Mr. Brown Can Moo! Can You?
- Board book edition cover
- Author: Dr. Seuss
- Illustrator: Dr. Seuss
- Language: English
- Genre: Children's literature
- Publisher: Random House
- Publication date: August 12, 1970 (renewed in 1998)
- Publication place: United States
- Media type: Print (hardcover)
- Pages: 24
- ISBN: 978-0679882824
- Preceded by: I Can Draw It Myself
- Followed by: The Lorax

= Mr. Brown Can Moo! Can You? =

1970 book by Dr. Seuss

Mr. Brown Can Moo! Can You? is a children's book written and illustrated by Theodor Geisel under the pen name Dr. Seuss and first published by Random House in 1970.

==Plot==
The story follows a man named Mr. Brown, who can make a wide variety of sounds, imitating the sounds of animals and inanimate objects. The narrator recites a list of items and animals that Mr. Brown can sound like, each one accompanied by illustrations of the object and an onomatopoeia, which replicates the sound he can make. Mr.
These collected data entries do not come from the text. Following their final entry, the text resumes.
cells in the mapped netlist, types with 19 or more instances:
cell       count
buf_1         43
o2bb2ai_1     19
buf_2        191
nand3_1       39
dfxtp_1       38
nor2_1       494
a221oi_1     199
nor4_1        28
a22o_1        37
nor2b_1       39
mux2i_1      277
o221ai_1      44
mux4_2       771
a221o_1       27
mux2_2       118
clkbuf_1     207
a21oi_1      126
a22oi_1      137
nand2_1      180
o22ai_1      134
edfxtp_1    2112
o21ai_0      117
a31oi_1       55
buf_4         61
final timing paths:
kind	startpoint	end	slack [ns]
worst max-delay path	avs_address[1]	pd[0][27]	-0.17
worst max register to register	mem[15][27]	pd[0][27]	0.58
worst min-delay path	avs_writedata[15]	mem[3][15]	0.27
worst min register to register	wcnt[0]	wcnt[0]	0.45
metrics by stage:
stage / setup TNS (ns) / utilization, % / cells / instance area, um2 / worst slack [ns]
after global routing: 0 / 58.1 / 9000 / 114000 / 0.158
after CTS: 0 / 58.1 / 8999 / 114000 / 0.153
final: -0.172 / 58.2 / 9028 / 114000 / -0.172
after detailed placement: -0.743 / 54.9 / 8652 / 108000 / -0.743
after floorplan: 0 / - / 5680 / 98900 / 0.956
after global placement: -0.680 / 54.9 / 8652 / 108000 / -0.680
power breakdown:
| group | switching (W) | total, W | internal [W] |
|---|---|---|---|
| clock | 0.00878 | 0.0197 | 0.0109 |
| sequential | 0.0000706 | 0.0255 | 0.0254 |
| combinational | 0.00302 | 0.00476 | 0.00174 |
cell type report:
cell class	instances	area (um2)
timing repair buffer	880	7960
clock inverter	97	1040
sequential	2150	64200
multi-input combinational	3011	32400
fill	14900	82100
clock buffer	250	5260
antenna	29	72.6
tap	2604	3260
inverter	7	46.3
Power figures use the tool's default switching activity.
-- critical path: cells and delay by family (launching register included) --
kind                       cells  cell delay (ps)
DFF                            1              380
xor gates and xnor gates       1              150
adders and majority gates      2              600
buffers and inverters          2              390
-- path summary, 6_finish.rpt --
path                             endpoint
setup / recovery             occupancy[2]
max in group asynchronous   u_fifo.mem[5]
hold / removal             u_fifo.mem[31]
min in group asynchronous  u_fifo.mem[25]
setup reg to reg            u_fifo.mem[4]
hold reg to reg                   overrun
`config.mk`:
```
export PLATFORM = sky130hd
export DESIGN_NAME = segment_swapchain_n_flat
export DESIGN_NICKNAME = d
export VERILOG_FILES = /design/src/rtl/segment_swapchain_n_if.sv /design/src/rtl/segment_swapchain_n.sv /design/src/flat_wrapper.sv
export SDC_FILE = /design/constraint.sdc
export NUM_CORES = 1
export LEC_CHECK = 0
export CAP_MARGIN = 20
export CELL_PAD_IN_SITES_DETAIL_PLACEMENT = 0
export CELL_PAD_IN_SITES_GLOBAL_PLACEMENT = 1
export CORE_AREA = 2 2 145 218
export DETAILED_ROUTE_END_ITERATION = 10
export DIE_AREA = 0 0 147 220
export PLACE_DENSITY = 0.86
export SLEW_MARGIN = 20
export SYNTH_ARGS = -nofsm -noshare
export SYNTH_HDL_FRONTEND = slang
export SYNTH_SLANG_ARGS = --single-unit
export TNS_END_PERCENT = 5
```
`constraint.sdc`:
```
create_clock -name CLK -period 8.3 [get_ports CLK]
set_input_delay 1.66 -clock CLK [delete_from_list [all_inputs] [get_ports CLK]]
set_output_delay 1.66 -clock CLK [all_outputs]
set_load 0.02 [all_outputs]
```
`src/rtl/segment_swapchain_n_if.sv`:
```
// Settings/status bundle between the controller registers, the swapchain and
// the per-segment readers.
//   master: drives SYS_TIME, settings (UPDATE_SETTINGS, REQ_RD_SEGMENT,
//           TRANSITION_MODE, TRANSITION_VALUE, CYCLE, REP), SYNC_IDX, GPIO_IN,
//           EXT_MASK; observes SEGMENT, IDX, STOP, BUSY, DONE.
//   slave:  the swapchain itself (mirror directions).
interface segment_swapchain_n_if #(
    parameter int NUM_SEGMENT = 4,
    parameter int IDX_WIDTH   = 15,
    parameter int REP_WIDTH   = 16,
    parameter int NUM_GPIO    = 4
);
    localparam int SEG_W = $clog2(NUM_SEGMENT);

    logic [63:0]          SYS_TIME;
    logic                 UPDATE_SETTINGS;
    logic [SEG_W-1:0]     REQ_RD_SEGMENT;
    logic [7:0]           TRANSITION_MODE;
    logic [63:0]          TRANSITION_VALUE;
    logic [IDX_WIDTH-1:0] CYCLE    [NUM_SEGMENT];
    logic [REP_WIDTH-1:0] REP      [NUM_SEGMENT];
    logic [IDX_WIDTH-1:0] SYNC_IDX [NUM_SEGMENT];
    logic [NUM_GPIO-1:0]  GPIO_IN;
    logic [NUM_SEGMENT-1:0] EXT_MASK;

    logic [SEG_W-1:0]     SEGMENT;
    logic [IDX_WIDTH-1:0] IDX      [NUM_SEGMENT];
    logic                 STOP;
    logic                 BUSY;
    logic                 DONE;

    modport master (
        output SYS_TIME, UPDATE_SETTINGS, REQ_RD_SEGMENT, TRANSITION_MODE,
               TRANSITION_VALUE, CYCLE, REP, SYNC_IDX, GPIO_IN, EXT_MASK,
        input  SEGMENT, IDX, STOP, BUSY, DONE
    );

    modport slave (
        input  SYS_TIME, UPDATE_SETTINGS, REQ_RD_SEGMENT, TRANSITION_MODE,
               TRANSITION_VALUE, CYCLE, REP, SYNC_IDX, GPIO_IN, EXT_MASK,
        output SEGMENT, IDX, STOP, BUSY, DONE
    );
endinterface

```
`src/rtl/segment_swapchain_n.sv`:
```
// N-segment swapchain: selects which buffered segment drives playback, produces
// per-segment read indices and STOP/DONE/BUSY status for the sampler.
// Ports:
//   CLK    system clock
//   RST_N  asynchronous active-low reset
//   bus    segment_swapchain_n_if.slave (settings in, SEGMENT/IDX/STOP/BUSY/DONE out)
module segment_swapchain_n #(
    parameter int NUM_SEGMENT = 4,
    parameter int IDX_WIDTH   = 15,
    parameter int REP_WIDTH   = 16,
    parameter int NUM_GPIO    = 4,
    parameter int LATENCY     = 5
) (
    input  logic                   CLK,
    input  logic                   RST_N,
    segment_swapchain_n_if.slave   bus
);
    localparam int SEG_W  = $clog2(NUM_SEGMENT);
    localparam int GPIO_W = $clog2(NUM_GPIO);
    localparam int DCNT_W = $clog2(LATENCY + 1);

    localparam logic [7:0] TRANSITION_MODE_SYNC_IDX  = 8'h00;
    localparam logic [7:0] TRANSITION_MODE_SYS_TIME  = 8'h01;
    localparam logic [7:0] TRANSITION_MODE_GPIO      = 8'h02;
    localparam logic [7:0] TRANSITION_MODE_EXT       = 8'hF0;
    localparam logic [7:0] TRANSITION_MODE_IMMEDIATE = 8'hFF;

    typedef enum logic [1:0] {
        INFINITE_LOOP,
        WAIT_START,
        FINITE_LOOP,
        STOPPED
    } state_e;

    typedef enum logic {
        IDX_SYNC,
        IDX_TIC
    } idx_mode_e;

    state_e               state_q, state_d;
    idx_mode_e            idx_mode_q, idx_mode_d;
    logic                 ext_mode_q, ext_mode_d;
    logic [SEG_W-1:0]     segment_q, segment_d;
    logic                 stop_q, stop_d;
    logic                 done_q, done_d;
    logic [SEG_W-1:0]     req_q, req_d;
    logic [REP_WIDTH-1:0] rep_q, rep_d;
    logic [REP_WIDTH-1:0] loop_cnt_q, loop_cnt_d;
    logic [DCNT_W-1:0]    diff_cnt_q, diff_cnt_d;
    logic [LATENCY-1:0]   ge_pipe_q, ge_pipe_d;
    logic [IDX_WIDTH-1:0] idx_old_q [NUM_SEGMENT];
    logic [IDX_WIDTH-1:0] idx_old_d [NUM_SEGMENT];
    logic [IDX_WIDTH-1:0] tic_idx_q [NUM_SEGMENT];
    logic [IDX_WIDTH-1:0] tic_idx_d [NUM_SEGMENT];

    logic [NUM_SEGMENT-1:0] changed;
    logic [SEG_W-1:0]     ext_next;
    logic                 req_ok;
    logic                 fire;
    logic                 fire_tic;
    logic                 loop_end;

    // Index history and change detection.
    always_comb begin
        for (int unsigned i = 0; i < NUM_SEGMENT; i++) begin
            idx_old_d[i] = bus.SYNC_IDX[i];
            changed[i]   = (idx_old_q[i] != bus.SYNC_IDX[i]);
        end
    end

    // The signed 65-bit difference of two zero-extended 64-bit values is
    // non-negative exactly when SYS_TIME >= TRANSITION_VALUE; that single bit
    // is what travels down the LATENCY-deep pipeline.
    always_comb begin
        ge_pipe_d    = ge_pipe_q;
        ge_pipe_d[0] = (bus.SYS_TIME >= bus.TRANSITION_VALUE);
        for (int unsigned i = 1; i < LATENCY; i++) begin
            ge_pipe_d[i] = ge_pipe_q[i-1];
        end
    end

    // Next set EXT_MASK bit circularly above the current segment.
    always_comb begin
        logic        found;
        int unsigned cand;
        ext_next = segment_q;
        found    = 1'b0;
        for (int unsigned k = 1; k < NUM_SEGMENT; k++) begin
            cand = 32'(segment_q) + k;
            if (cand >= NUM_SEGMENT) begin
                cand = cand - NUM_SEGMENT;
            end
            if (!found && bus.EXT_MASK[cand]) begin
                ext_next = SEG_W'(cand);
                found    = 1'b1;
            end
        end
    end

    assign req_ok = ({1'b0, bus.REQ_RD_SEGMENT} < (SEG_W + 1)'(NUM_SEGMENT));

    always_comb begin
        state_d    = state_q;
        idx_mode_d = idx_mode_q;
        ext_mode_d = ext_mode_q;
        segment_d  = segment_q;
        stop_d     = stop_q;
        done_d     = 1'b0;
        req_d      = req_q;
        rep_d      = rep_q;
        loop_cnt_d = loop_cnt_q;
        diff_cnt_d = diff_cnt_q;
        tic_idx_d  = tic_idx_q;
        fire       = 1'b0;
        fire_tic   = 1'b0;
        loop_end   = 1'b0;

        if (bus.UPDATE_SETTINGS && req_ok) begin
            req_d = bus.REQ_RD_SEGMENT;
            rep_d = bus.REP[bus.REQ_RD_SEGMENT];
            if ((&bus.REP[bus.REQ_RD_SEGMENT]) ||
                (bus.TRANSITION_MODE == TRANSITION_MODE_IMMEDIATE)) begin
                segment_d  = bus.REQ_RD_SEGMENT;
                stop_d     = 1'b0;
                idx_mode_d = IDX_SYNC;
                ext_mode_d = (bus.TRANSITION_MODE == TRANSITION_MODE_EXT);
                if (!(&bus.REP[bus.REQ_RD_SEGMENT])) begin
                    state_d    = FINITE_LOOP;
                    loop_cnt_d = '0;
                end else begin
                    state_d = INFINITE_LOOP;
                end
            end else begin
                diff_cnt_d = DCNT_W'(LATENCY - 1);
                state_d    = WAIT_START;
            end
        end else begin
            case (state_q)
                INFINITE_LOOP: begin
                    if (ext_mode_q && changed[segment_q] &&
                        (bus.SYNC_IDX[segment_q] == '0)) begin
                        segment_d = ext_next;
                    end
                end
                WAIT_START: begin
                    case (bus.TRANSITION_MODE)
                        TRANSITION_MODE_SYNC_IDX: begin
                            fire = changed[req_q] && (bus.SYNC_IDX[req_q] == '0);
                        end
                        TRANSITION_MODE_SYS_TIME: begin
                            // Hold off until the pipeline carries a comparison
                            // made against the current TRANSITION_VALUE.
                            if (diff_cnt_q != '0) begin
                                diff_cnt_d = diff_cnt_q - 1'b1;
                            end else begin
                                fire     = ge_pipe_q[LATENCY-1];
                                fire_tic = 1'b1;
                            end
                        end
                        TRANSITION_MODE_GPIO: begin
                            fire     = changed[req_q] &&
                                       bus.GPIO_IN[bus.TRANSITION_VALUE[GPIO_W-1:0]];
                            fire_tic = 1'b1;
                        end
                        default: ;
                    endcase
                    if (fire) begin
                        segment_d  = req_q;
                        stop_d     = 1'b0;
                        loop_cnt_d = '0;
                        state_d    = FINITE_LOOP;
                        if (fire_tic) begin
                            idx_mode_d       = IDX_TIC;
                            tic_idx_d[req_q] = '0;
                        end else begin
                            idx_mode_d = IDX_SYNC;
                        end
                    end
                end
                FINITE_LOOP: begin
                    if (idx_mode_q == IDX_SYNC) begin
                        loop_end = changed[segment_q] && (bus.SYNC_IDX[segment_q] == '0);
                    end else if (changed[segment_q]) begin
                        if (tic_idx_q[segment_q] == bus.CYCLE[segment_q]) begin
                            tic_idx_d[segment_q] = '0;
                            loop_end             = 1'b1;
                        end else begin
                            tic_idx_d[segment_q] = tic_idx_q[segment_q] + 1'b1;
                        end
                    end
                    if (loop_end) begin
                        if (loop_cnt_q == rep_q) begin
                            stop_d  = 1'b1;
                            done_d  = 1'b1;
                            state_d = STOPPED;
                        end else begin
                            loop_cnt_d = loop_cnt_q + 1'b1;
                        end
                    end
                end
                default: ;
            endcase
        end
    end

    always_ff @(posedge CLK or negedge RST_N) begin
        if (!RST_N) begin
            state_q    <= INFINITE_LOOP;
            idx_mode_q <= IDX_SYNC;
            ext_mode_q <= 1'b0;
            segment_q  <= '0;
            stop_q     <= 1'b0;
            done_q     <= 1'b0;
            req_q      <= '0;
            rep_q      <= '0;
            loop_cnt_q <= '0;
            diff_cnt_q <= '0;
            ge_pipe_q  <= '0;
            for (int unsigned i = 0; i < NUM_SEGMENT; i++) begin
                idx_old_q[i] <= '0;
                tic_idx_q[i] <= '0;
            end
        end else begin
            state_q    <= state_d;
            idx_mode_q <= idx_mode_d;
            ext_mode_q <= ext_mode_d;
            segment_q  <= segment_d;
            stop_q     <= stop_d;
            done_q     <= done_d;
            req_q      <= req_d;
            rep_q      <= rep_d;
            loop_cnt_q <= loop_cnt_d;
            diff_cnt_q <= diff_cnt_d;
            ge_pipe_q  <= ge_pipe_d;
            idx_old_q  <= idx_old_d;
            tic_idx_q  <= tic_idx_d;
        end
    end

    assign bus.SEGMENT = segment_q;
    assign bus.STOP    = stop_q;
    assign bus.DONE    = done_q;
    assign bus.BUSY    = (state_q == WAIT_START);

    always_comb begin
        for (int unsigned i = 0; i < NUM_SEGMENT; i++) begin
            bus.IDX[i] = (idx_mode_q == IDX_SYNC) ? idx_old_q[i] : tic_idx_q[i];
        end
    end
endmodule

```
`src/flat_wrapper.sv`:
```
// flat-port wrapper written by rule: the top's interface ports become plain ports
module segment_swapchain_n_flat 
#(
    parameter int NUM_SEGMENT = 4,
    parameter int IDX_WIDTH   = 15,
    parameter int REP_WIDTH   = 16,
    parameter int NUM_GPIO    = 4,
    parameter int LATENCY     = 5
)
  (CLK, RST_N, bus_SYS_TIME, bus_UPDATE_SETTINGS, bus_REQ_RD_SEGMENT, bus_TRANSITION_MODE, bus_TRANSITION_VALUE, bus_CYCLE, bus_REP, bus_SYNC_IDX, bus_GPIO_IN, bus_EXT_MASK, bus_SEGMENT, bus_IDX, bus_STOP, bus_BUSY, bus_DONE);
  segment_swapchain_n_if #(.NUM_SEGMENT(NUM_SEGMENT), .IDX_WIDTH(IDX_WIDTH), .REP_WIDTH(REP_WIDTH), .NUM_GPIO(NUM_GPIO)) bus_i ();
  input  logic CLK;
  input  logic RST_N;
  input wire logic [$bits(bus_i.SYS_TIME)-1:0] bus_SYS_TIME;
  input wire logic [$bits(bus_i.UPDATE_SETTINGS)-1:0] bus_UPDATE_SETTINGS;
  input wire logic [$bits(bus_i.REQ_RD_SEGMENT)-1:0] bus_REQ_RD_SEGMENT;
  input wire logic [$bits(bus_i.TRANSITION_MODE)-1:0] bus_TRANSITION_MODE;
  input wire logic [$bits(bus_i.TRANSITION_VALUE)-1:0] bus_TRANSITION_VALUE;
  input wire logic [$bits(bus_i.CYCLE)-1:0] bus_CYCLE;
  input wire logic [$bits(bus_i.REP)-1:0] bus_REP;
  input wire logic [$bits(bus_i.SYNC_IDX)-1:0] bus_SYNC_IDX;
  input wire logic [$bits(bus_i.GPIO_IN)-1:0] bus_GPIO_IN;
  input wire logic [$bits(bus_i.EXT_MASK)-1:0] bus_EXT_MASK;
  output wire logic [$bits(bus_i.SEGMENT)-1:0] bus_SEGMENT;
  output wire logic [$bits(bus_i.IDX)-1:0] bus_IDX;
  output wire logic [$bits(bus_i.STOP)-1:0] bus_STOP;
  output wire logic [$bits(bus_i.BUSY)-1:0] bus_BUSY;
  output wire logic [$bits(bus_i.DONE)-1:0] bus_DONE;
  assign bus_i.SYS_TIME = bus_SYS_TIME;
  assign bus_i.UPDATE_SETTINGS = bus_UPDATE_SETTINGS;
  assign bus_i.REQ_RD_SEGMENT = bus_REQ_RD_SEGMENT;
  assign bus_i.TRANSITION_MODE = bus_TRANSITION_MODE;
  assign bus_i.TRANSITION_VALUE = bus_TRANSITION_VALUE;
  assign bus_i.CYCLE = {>>{bus_CYCLE}};
  assign bus_i.REP = {>>{bus_REP}};
  assign bus_i.SYNC_IDX = {>>{bus_SYNC_IDX}};
  assign bus_i.GPIO_IN = bus_GPIO_IN;
  assign bus_i.EXT_MASK = bus_EXT_MASK;
  assign bus_SEGMENT = bus_i.SEGMENT;
  assign bus_IDX = {>>{bus_i.IDX}};
  assign bus_STOP = bus_i.STOP;
  assign bus_BUSY = bus_i.BUSY;
  assign bus_DONE = bus_i.DONE;
  segment_swapchain_n #(.NUM_SEGMENT(NUM_SEGMENT), .IDX_WIDTH(IDX_WIDTH), .REP_WIDTH(REP_WIDTH), .NUM_GPIO(NUM_GPIO), .LATENCY(LATENCY)) u_core (.CLK(CLK), .RST_N(RST_N), .bus(bus_i));
endmodule
```
==> results of run 1 <==
## logic make-up after synthesis
| family | count (synthesis) | share of synthesized area |
|---|---|---|
| AND/OR/NAND/NOR | 250 | 0.117 |
| adder cells (fa/ha/maj) | 72 | 0.0790 |
| multiplexers | 129 | 0.176 |
| AO/OA/AOI/OAI | 201 | 0.131 |
| XOR/XNOR | 104 | 0.0799 |
| flip-flops | 170 | 0.373 |
| buffers and inverters | 127 | 0.0448 |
Brown can make the "moo" of a cow, the "buzz" of a bee, the "pop" of a cork (on a bottle of grape wine), the "klopp klopp" of a horse's hooves, the "eek eek" like a shoe, the "cock a doodle doo" of a rooster, the "hoo hoo" of an owl, the "dibble dibble dibble dopp" of rain, the "choo choo" of a train, the "whisper" of a butterfly, the "blurp blurp" of a horn, the "slurp slurp" of a cat drinking, the "tick tock" of a clock, the "knock knock" of a hand against a door, the "sizzle sizzle" of an egg in a frying pan, the "grum grum" of a hippopotomus chewing gum, the "pip" of a goldfish kiss, the "boom" of thunder, and the "splatt" of lightning. The narrator concludes the list by suggesting that the reader try to make these same sounds, and the last pages of text feature a list of all the onomatopoeias featured in the book.